Wednesday, Sept. 12 (FX)
Season Finale: So Season 4 of Rescue Me has been shakier than an all-Gavins AA meeting—it’s still better than any series out there, comedy or drama. Denis Leary has delivered both in a double-barreled shotgun blast of pathos every week, no matter how many ridiculous new characters clutter the scenes (Leary’s latest girlfriends, Gina Gershon and Amy Sedaris, make Callie Thorne’s whacked Sheila look like a pillar of sanity). The season-ender cliffhangers, however, must go, because none—not even tonight’s—live up to Leary’s lingering threat of having all the 62 Truck firefighters die in an out-of-control blaze. There’s always Season 5 … right, FX?

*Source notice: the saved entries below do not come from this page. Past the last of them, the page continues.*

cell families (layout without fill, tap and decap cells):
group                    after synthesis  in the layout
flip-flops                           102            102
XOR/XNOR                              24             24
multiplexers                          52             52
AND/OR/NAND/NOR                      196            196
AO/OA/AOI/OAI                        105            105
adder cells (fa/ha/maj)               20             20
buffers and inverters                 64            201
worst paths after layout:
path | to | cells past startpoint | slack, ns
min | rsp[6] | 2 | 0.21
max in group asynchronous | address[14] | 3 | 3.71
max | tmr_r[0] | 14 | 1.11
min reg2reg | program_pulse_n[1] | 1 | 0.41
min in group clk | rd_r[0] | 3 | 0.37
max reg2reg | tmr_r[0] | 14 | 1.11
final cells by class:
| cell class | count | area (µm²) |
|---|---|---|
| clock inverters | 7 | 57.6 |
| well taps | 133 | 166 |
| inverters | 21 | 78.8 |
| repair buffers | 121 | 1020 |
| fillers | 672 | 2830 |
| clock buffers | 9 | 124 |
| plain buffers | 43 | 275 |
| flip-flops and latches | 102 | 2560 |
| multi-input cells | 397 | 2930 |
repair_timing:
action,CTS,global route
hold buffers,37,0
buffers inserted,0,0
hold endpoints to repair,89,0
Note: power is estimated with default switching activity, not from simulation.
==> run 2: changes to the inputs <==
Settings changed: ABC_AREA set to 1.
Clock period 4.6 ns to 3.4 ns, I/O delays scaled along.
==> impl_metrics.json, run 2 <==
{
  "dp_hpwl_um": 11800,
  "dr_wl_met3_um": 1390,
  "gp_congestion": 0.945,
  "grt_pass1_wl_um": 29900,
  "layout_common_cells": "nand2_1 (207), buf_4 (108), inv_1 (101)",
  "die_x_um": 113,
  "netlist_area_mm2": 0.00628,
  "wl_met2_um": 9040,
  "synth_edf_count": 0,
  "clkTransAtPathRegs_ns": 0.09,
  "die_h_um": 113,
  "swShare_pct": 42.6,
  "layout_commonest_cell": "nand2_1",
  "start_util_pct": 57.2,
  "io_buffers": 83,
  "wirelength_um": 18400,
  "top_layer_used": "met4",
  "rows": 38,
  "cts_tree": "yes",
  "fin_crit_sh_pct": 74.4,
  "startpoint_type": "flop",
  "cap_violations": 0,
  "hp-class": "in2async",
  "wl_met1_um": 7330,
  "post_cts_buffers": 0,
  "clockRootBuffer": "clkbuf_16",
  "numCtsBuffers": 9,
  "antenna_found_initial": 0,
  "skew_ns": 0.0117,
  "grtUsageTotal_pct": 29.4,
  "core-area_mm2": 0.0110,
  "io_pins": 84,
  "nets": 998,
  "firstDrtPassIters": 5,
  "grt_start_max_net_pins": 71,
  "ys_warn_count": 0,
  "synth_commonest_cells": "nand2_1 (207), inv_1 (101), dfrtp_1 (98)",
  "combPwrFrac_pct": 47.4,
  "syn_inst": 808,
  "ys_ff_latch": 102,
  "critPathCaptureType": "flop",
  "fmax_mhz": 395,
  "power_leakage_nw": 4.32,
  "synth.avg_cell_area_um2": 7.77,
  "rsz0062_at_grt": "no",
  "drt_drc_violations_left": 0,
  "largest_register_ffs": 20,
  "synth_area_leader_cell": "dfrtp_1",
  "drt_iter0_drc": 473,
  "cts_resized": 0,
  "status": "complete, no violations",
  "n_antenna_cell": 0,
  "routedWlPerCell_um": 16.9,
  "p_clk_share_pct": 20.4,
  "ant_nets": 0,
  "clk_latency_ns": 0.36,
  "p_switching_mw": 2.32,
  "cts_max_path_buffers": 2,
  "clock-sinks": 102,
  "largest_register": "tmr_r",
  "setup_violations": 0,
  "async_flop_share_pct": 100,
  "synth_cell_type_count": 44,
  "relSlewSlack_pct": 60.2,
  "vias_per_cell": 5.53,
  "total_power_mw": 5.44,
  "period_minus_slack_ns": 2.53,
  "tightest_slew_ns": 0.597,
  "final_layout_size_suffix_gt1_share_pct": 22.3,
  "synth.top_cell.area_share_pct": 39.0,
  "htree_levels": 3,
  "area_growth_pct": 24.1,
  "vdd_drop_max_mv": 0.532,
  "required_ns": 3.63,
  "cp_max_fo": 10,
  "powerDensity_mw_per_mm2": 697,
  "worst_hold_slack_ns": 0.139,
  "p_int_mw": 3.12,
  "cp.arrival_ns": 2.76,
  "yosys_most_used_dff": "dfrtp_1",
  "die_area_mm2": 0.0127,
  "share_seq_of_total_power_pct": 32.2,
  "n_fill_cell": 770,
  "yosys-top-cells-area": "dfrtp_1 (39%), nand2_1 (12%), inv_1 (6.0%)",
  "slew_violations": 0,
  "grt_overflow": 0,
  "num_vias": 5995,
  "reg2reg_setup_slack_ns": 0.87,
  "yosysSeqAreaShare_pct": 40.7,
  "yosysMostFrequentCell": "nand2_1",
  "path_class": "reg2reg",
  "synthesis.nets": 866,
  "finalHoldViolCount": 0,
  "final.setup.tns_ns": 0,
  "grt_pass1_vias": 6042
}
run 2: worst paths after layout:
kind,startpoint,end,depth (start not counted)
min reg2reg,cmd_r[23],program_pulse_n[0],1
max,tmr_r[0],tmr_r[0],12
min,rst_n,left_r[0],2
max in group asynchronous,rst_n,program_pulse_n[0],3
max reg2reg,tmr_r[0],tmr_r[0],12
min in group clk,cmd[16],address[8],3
$ cat config.mk
export PLATFORM = sky130hd
export DESIGN_NAME = adcsf_top
export DESIGN_NICKNAME = d
export VERILOG_FILES = /design/src/core/adcsf_sync.v /design/src/core/adcsf_top.v
export VERILOG_INCLUDE_DIRS = /design/src /design/src/core
export SDC_FILE = /design/constraint.sdc
export NUM_CORES = 1
export LEC_CHECK = 0
export ABC_AREA = 1
export BUFFER_PORTS_ARGS = -buffer_cell sky130_fd_sc_hd__buf_2
export CAP_MARGIN = 20
export CORE_AREA = 4 4 85 87
export DETAILED_ROUTE_END_ITERATION = 6
export DIE_AREA = 0 0 89 91
export GPL_TIMING_DRIVEN = 0
export PLACE_DENSITY = 0.78
export SYNTH_ARGS = -nofsm -noshare
export SYNTH_HDL_FRONTEND = slang
export SYNTH_SLANG_ARGS = --single-unit
$ cat constraint.sdc
create_clock -name sys_clk -period 2.1 [get_ports sys_clk]
set_input_delay 0.21 -clock sys_clk [delete_from_list [all_inputs] [get_ports sys_clk]]
set_output_delay 0.21 -clock sys_clk [all_outputs]
set_load 0.005 [all_outputs]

Larry the Cable Guy and Bill Engvall go to war in Iraq. Or Mexico. Any similarities to Bush and Cheney are purely coincidental. (Lionsgate.com)
A rebellious teen boozer (Lindsay Lohan) crashes her car and gets sent to Mormon country to straighten up. Not a documentary. (NBCUni.com)
Arrested Development, Seinfeld … It’s Always Sunny in Philadelphia? Yes, worthy, even after the arrival of Danny fucking DeVito. (FoxHome.com)
Nip/Tuck: Season 4
The last season for McNamara/Troy in Miami; they’re now moving to Hollywood so Nip/Tuck can ditch dumb ol’ reality entirely. (WarnerBros.com)
Thanks to the genius branch merger, Season 3 was all about Andy (or Drew) and Karen—not to slight sexy Ben Franklin or vampire Jim. (NBCUni.com)
Robot Chicken: Season 2
Seth Green and Matt Senreich perform unspeakable acts with dolls—sorry, action figures—for late-night stoners and geeks. Yay! (AdultSwim.com)
More New DVD Releases (Sept. 4)
30 Rock: Season 1, The Black Donnellys: Season 1, Demetri Martin: Person, Desperate Housewives: Season 3, Prison Break: Season 2, Rules of Engagement: Season 1
As a teaser for the one-hour (!) season premiere Sept. 27, NBC has released a three-minute clip of The Office folk detailing their summer—apparently, Michael “didn’t buy” Ratatouille and the “new” Pam is “30 percent more unpredictable.” Best of all, Ryan has become a full-on New York City douchebag, replete with fashion stubble. Fact!